> [What you have to do]:
In the entries that follow, find each line with the word "layout" and copy it.

=== Extracted entries ===

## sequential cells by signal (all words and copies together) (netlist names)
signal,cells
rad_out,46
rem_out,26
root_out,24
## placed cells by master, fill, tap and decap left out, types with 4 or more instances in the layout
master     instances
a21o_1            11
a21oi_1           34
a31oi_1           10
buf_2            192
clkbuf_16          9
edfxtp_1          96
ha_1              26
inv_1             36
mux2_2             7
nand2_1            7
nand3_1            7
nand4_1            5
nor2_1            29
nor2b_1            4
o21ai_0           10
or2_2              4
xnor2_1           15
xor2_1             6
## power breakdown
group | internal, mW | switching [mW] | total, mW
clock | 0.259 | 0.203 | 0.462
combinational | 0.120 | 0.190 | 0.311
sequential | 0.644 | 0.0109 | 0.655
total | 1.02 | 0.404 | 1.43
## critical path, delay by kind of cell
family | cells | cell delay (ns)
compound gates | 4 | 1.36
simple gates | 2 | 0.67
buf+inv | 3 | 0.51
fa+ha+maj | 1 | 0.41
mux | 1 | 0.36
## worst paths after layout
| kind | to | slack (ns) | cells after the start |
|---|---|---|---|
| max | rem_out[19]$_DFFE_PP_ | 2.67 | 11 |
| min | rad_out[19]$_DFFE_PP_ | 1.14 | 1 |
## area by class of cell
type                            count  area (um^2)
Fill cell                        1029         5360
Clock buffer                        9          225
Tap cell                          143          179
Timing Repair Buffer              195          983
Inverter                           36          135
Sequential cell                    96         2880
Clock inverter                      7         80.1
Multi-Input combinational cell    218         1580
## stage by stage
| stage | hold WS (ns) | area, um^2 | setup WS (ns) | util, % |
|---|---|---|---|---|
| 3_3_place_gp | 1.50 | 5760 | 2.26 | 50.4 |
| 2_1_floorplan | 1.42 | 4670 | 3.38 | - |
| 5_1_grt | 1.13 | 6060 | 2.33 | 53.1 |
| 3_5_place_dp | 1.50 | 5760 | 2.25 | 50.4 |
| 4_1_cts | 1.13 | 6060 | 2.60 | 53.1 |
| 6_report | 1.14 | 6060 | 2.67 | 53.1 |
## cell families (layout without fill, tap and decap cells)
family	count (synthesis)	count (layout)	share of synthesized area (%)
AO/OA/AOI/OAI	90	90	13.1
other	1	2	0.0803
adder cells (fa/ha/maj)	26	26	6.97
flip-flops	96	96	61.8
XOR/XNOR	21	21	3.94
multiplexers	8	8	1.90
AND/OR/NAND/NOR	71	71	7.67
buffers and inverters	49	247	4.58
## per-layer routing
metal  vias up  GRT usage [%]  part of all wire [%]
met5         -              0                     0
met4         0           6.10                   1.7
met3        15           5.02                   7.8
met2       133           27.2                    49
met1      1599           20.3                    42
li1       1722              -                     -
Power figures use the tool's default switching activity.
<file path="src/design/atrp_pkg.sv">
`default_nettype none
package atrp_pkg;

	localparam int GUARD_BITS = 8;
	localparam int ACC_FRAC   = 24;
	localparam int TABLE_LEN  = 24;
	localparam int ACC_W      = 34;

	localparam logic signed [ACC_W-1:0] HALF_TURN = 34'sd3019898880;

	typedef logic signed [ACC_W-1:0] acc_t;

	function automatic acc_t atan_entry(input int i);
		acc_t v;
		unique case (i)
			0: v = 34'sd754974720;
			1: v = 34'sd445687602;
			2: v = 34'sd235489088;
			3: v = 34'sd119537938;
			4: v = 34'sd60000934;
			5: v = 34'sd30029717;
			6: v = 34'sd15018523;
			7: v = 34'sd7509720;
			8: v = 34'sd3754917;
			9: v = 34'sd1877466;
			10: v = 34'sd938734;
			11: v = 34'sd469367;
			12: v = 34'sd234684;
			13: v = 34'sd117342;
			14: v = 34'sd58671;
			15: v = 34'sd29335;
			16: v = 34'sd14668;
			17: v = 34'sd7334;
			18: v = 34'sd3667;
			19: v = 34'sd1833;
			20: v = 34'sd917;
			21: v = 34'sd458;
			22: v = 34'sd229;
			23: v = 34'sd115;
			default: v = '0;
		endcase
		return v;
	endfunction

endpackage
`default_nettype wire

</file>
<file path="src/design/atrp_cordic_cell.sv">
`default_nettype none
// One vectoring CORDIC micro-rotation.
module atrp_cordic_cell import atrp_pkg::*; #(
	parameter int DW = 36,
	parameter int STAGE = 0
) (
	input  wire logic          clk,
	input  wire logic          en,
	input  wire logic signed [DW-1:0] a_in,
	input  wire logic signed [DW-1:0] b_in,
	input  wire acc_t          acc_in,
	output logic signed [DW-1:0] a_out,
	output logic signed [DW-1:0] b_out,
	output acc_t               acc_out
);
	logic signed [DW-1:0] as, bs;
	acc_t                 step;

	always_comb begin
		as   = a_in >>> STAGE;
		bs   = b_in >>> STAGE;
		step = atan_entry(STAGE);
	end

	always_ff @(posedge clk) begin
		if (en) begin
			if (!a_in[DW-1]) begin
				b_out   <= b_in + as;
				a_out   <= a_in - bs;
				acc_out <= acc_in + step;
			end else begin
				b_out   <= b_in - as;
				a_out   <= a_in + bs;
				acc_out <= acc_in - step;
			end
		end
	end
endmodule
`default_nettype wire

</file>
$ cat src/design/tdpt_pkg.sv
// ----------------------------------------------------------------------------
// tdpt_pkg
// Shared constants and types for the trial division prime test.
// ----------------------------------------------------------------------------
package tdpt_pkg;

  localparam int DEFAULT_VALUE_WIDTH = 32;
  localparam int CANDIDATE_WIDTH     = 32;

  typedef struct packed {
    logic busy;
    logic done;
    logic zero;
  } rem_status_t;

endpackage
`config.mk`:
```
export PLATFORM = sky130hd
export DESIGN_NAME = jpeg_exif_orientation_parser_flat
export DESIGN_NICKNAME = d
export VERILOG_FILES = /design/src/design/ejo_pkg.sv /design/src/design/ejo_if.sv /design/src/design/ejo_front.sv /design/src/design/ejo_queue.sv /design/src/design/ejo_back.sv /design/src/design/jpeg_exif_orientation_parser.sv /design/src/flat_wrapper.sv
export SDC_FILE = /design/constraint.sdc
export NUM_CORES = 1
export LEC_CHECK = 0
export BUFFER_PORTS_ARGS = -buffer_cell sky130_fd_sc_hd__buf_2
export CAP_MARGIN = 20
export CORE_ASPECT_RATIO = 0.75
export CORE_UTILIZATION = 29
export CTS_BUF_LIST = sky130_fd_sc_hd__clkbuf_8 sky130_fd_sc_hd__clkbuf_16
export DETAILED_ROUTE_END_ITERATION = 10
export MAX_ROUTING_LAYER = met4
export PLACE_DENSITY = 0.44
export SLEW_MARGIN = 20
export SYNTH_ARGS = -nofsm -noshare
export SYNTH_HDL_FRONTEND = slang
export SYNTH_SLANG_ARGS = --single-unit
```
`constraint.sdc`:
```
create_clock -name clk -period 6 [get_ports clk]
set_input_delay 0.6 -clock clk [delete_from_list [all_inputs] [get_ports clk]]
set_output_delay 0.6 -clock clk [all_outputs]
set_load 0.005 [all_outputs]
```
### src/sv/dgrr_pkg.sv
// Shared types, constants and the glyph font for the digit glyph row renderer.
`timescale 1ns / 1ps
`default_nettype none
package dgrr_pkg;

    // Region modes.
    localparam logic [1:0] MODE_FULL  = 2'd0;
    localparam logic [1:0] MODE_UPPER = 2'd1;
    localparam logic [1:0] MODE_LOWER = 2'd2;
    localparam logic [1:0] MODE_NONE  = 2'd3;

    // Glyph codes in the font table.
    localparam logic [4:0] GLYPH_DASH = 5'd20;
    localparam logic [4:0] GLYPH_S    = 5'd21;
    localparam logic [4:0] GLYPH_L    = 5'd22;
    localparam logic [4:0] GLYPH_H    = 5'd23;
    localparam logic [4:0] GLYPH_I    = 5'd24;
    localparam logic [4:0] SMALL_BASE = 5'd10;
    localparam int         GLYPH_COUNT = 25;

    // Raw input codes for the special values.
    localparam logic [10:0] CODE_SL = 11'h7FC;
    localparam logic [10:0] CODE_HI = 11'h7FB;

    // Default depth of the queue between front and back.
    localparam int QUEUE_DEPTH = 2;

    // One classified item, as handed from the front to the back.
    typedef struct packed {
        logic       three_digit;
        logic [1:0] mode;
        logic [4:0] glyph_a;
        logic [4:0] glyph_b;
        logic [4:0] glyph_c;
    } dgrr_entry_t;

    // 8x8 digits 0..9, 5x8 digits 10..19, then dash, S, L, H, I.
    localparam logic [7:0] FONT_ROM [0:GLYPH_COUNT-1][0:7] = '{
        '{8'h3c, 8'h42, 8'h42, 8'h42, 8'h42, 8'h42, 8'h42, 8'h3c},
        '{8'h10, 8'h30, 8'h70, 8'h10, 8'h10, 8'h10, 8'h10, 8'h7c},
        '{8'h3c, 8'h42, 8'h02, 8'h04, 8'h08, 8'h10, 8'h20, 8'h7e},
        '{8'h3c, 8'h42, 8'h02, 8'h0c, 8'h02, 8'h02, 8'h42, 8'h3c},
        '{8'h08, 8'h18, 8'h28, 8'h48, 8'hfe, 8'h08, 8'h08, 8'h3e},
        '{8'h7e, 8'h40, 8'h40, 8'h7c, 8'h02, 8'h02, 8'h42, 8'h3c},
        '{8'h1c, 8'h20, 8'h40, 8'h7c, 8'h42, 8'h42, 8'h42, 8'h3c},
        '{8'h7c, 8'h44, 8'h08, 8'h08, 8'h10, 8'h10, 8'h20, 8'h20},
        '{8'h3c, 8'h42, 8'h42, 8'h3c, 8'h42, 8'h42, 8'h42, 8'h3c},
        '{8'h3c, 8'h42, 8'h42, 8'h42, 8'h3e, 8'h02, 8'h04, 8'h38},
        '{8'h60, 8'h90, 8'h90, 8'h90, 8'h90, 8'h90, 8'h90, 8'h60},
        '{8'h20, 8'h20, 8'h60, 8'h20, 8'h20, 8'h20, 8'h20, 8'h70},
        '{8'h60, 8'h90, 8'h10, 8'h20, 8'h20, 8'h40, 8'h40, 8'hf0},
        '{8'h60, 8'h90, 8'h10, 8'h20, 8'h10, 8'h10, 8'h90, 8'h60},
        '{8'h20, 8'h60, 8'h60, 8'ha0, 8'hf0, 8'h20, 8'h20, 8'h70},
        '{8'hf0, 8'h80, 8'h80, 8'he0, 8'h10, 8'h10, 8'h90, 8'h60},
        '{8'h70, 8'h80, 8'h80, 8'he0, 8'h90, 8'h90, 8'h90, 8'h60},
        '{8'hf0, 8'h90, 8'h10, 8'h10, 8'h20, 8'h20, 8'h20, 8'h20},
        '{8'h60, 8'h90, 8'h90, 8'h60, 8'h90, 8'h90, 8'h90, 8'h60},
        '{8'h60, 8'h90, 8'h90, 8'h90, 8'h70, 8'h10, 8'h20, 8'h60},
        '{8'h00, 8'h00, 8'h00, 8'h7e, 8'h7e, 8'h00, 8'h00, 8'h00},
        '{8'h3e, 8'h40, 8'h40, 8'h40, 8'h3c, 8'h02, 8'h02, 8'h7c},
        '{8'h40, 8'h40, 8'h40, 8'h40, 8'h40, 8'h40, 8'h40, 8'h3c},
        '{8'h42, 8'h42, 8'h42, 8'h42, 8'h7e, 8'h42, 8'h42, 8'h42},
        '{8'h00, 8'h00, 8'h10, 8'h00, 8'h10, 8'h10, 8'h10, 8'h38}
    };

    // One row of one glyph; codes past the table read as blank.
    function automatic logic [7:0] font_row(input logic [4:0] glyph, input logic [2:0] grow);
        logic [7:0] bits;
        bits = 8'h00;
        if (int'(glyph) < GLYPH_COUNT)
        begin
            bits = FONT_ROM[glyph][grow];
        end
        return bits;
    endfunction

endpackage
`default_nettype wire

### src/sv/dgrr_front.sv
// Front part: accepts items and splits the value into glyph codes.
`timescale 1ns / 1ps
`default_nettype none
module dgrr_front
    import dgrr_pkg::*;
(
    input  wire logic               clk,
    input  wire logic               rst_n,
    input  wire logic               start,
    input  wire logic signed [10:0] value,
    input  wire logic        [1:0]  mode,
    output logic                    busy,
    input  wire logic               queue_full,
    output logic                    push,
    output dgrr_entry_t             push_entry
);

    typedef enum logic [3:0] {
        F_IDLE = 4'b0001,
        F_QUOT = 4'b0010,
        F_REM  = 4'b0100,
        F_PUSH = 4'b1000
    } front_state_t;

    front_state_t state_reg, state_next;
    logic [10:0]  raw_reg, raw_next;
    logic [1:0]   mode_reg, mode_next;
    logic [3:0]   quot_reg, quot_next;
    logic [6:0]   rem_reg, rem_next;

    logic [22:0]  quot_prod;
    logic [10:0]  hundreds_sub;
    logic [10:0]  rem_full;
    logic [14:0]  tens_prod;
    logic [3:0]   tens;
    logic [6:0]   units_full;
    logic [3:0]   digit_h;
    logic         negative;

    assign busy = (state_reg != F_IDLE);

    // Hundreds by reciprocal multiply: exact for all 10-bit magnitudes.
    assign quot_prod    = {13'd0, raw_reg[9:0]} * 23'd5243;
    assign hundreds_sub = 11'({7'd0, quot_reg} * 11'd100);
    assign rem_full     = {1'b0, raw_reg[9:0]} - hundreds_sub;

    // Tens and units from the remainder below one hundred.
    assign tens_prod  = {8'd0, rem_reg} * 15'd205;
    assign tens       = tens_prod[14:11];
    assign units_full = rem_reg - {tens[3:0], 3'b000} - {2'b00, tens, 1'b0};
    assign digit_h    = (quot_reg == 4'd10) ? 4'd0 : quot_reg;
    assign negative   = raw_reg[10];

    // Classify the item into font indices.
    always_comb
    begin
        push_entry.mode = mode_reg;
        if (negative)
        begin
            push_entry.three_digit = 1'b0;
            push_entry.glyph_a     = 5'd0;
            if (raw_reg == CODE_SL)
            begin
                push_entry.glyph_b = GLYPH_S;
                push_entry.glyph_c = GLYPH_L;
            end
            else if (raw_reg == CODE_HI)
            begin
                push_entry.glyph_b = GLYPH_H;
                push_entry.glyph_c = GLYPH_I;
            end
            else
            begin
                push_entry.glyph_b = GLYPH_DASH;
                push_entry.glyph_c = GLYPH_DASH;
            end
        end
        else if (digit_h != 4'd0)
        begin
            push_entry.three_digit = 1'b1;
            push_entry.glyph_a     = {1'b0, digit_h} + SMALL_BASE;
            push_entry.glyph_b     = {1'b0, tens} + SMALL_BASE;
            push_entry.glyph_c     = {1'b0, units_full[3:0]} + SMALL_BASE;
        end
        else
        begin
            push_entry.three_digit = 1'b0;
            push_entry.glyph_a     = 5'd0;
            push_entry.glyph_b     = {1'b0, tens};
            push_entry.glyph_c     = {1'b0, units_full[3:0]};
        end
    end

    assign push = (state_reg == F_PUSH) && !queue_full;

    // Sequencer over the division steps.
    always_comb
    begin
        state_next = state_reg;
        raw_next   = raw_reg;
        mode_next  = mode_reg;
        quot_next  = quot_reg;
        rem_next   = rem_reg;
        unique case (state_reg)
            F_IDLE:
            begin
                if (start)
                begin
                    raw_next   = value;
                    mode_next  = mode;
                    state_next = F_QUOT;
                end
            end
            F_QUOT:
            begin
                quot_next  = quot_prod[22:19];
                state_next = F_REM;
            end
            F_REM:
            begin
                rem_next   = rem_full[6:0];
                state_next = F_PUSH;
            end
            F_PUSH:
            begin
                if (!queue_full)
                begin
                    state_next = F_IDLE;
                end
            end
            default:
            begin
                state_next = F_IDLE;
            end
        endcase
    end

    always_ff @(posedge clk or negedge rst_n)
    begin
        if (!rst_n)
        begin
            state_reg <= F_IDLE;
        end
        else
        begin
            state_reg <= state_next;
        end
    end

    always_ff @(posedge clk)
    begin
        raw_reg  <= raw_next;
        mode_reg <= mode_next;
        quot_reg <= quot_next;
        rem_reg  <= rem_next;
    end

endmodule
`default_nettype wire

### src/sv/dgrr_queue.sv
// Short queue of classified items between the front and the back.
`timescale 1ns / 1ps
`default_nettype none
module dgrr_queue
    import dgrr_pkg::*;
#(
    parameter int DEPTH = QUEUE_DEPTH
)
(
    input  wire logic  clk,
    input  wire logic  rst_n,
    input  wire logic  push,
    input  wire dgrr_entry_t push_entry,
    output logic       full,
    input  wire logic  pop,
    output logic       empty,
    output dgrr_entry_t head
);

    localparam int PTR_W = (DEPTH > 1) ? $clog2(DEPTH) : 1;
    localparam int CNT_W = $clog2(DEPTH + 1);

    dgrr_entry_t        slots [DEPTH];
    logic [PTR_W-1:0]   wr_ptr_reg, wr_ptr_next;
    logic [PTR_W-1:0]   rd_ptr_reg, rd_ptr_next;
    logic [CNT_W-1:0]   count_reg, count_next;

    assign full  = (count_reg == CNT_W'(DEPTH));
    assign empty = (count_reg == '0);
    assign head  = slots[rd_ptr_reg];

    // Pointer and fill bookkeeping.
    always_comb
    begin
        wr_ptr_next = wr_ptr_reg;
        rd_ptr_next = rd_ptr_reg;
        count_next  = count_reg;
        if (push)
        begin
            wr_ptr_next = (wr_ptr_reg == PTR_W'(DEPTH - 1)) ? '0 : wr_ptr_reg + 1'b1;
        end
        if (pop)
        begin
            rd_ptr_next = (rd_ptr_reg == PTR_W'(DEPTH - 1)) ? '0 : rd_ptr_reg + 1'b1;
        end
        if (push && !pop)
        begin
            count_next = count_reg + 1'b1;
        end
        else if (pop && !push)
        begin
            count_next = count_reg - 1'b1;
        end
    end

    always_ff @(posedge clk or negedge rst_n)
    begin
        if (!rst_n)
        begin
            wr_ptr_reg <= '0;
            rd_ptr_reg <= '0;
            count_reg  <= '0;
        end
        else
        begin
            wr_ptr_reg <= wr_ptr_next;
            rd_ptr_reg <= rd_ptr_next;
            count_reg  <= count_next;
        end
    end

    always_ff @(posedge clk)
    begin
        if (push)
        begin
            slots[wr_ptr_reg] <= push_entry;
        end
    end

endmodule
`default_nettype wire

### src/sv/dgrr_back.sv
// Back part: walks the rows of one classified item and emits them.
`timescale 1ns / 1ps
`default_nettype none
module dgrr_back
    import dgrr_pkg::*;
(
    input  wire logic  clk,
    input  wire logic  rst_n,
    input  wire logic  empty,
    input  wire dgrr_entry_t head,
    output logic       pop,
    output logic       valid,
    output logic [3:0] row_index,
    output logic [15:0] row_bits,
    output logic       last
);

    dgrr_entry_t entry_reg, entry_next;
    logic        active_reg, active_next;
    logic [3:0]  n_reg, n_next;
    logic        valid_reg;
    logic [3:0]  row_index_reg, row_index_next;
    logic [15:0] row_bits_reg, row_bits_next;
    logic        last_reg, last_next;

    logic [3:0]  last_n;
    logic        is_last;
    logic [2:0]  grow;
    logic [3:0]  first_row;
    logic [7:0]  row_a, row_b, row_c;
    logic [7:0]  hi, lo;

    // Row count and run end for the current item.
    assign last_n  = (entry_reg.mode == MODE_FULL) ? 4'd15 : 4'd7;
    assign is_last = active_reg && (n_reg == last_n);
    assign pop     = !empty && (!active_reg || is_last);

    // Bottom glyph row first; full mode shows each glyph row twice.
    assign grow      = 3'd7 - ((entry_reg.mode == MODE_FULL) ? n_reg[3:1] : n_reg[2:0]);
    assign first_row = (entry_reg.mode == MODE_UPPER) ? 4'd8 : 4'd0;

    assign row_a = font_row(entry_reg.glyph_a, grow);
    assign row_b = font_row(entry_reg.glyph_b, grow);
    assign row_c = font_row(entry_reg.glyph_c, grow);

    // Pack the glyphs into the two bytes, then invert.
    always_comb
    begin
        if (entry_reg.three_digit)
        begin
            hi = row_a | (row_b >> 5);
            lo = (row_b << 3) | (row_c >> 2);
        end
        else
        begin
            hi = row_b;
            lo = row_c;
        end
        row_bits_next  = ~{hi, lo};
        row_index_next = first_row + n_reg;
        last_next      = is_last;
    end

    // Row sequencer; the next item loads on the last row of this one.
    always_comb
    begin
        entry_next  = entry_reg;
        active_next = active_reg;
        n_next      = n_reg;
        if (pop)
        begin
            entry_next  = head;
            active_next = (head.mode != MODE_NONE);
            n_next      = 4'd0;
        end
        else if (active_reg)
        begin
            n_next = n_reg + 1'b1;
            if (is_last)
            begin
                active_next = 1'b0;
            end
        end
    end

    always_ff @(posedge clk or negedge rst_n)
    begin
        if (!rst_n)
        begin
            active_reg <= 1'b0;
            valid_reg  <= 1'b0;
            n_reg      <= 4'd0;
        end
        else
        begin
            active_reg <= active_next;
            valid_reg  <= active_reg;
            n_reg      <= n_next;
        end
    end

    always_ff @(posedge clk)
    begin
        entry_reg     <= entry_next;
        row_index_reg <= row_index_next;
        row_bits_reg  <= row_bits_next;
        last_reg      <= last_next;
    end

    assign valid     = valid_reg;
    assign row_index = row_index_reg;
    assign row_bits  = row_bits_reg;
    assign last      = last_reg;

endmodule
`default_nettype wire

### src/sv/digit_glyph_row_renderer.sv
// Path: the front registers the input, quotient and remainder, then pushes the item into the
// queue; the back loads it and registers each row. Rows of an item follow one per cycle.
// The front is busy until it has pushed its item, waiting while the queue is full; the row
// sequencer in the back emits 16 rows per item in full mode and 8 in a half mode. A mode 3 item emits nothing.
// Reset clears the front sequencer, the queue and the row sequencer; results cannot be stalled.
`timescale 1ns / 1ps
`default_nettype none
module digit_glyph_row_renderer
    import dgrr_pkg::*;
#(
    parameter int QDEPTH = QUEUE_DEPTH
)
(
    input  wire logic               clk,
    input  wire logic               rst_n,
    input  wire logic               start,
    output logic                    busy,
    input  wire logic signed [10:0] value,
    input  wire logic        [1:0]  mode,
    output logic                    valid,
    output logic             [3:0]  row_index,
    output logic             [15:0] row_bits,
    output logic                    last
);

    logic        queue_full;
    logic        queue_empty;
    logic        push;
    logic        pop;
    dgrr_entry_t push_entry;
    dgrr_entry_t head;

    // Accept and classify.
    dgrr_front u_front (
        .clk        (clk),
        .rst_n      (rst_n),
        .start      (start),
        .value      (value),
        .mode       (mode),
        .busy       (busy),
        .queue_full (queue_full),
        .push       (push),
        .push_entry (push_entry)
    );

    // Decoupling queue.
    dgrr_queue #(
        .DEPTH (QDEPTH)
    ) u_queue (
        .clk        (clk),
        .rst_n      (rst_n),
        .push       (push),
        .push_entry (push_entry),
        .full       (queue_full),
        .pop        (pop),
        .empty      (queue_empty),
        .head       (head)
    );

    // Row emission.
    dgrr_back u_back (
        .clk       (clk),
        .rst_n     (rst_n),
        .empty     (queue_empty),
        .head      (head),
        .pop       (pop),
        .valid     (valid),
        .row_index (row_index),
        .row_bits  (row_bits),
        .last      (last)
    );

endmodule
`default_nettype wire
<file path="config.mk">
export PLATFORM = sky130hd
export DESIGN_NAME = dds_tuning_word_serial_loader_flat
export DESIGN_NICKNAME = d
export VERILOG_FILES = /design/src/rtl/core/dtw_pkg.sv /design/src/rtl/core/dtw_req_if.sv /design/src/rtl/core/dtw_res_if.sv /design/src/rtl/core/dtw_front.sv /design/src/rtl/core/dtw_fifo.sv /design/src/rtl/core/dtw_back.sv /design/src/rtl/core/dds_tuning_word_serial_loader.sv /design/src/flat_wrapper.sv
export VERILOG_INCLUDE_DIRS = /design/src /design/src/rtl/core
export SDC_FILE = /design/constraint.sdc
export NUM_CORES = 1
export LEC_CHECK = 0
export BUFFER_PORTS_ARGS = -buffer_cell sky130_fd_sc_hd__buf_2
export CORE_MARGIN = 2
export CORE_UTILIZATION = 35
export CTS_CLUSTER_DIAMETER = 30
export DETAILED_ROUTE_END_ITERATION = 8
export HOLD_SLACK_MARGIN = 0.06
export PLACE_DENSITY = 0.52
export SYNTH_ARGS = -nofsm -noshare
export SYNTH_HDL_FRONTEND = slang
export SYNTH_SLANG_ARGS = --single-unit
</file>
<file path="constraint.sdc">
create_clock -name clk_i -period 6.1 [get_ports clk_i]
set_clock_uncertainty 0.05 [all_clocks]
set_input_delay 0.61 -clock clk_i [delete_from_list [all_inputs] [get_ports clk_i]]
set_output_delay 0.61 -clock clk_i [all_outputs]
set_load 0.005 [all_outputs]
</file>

===

> [Exercise output]:
## placed cells by master, fill, tap and decap left out, types with 4 or more instances in the layout
## worst paths after layout
## cell families (layout without fill, tap and decap cells)
family	count (synthesis)	count (layout)	share of synthesized area (%)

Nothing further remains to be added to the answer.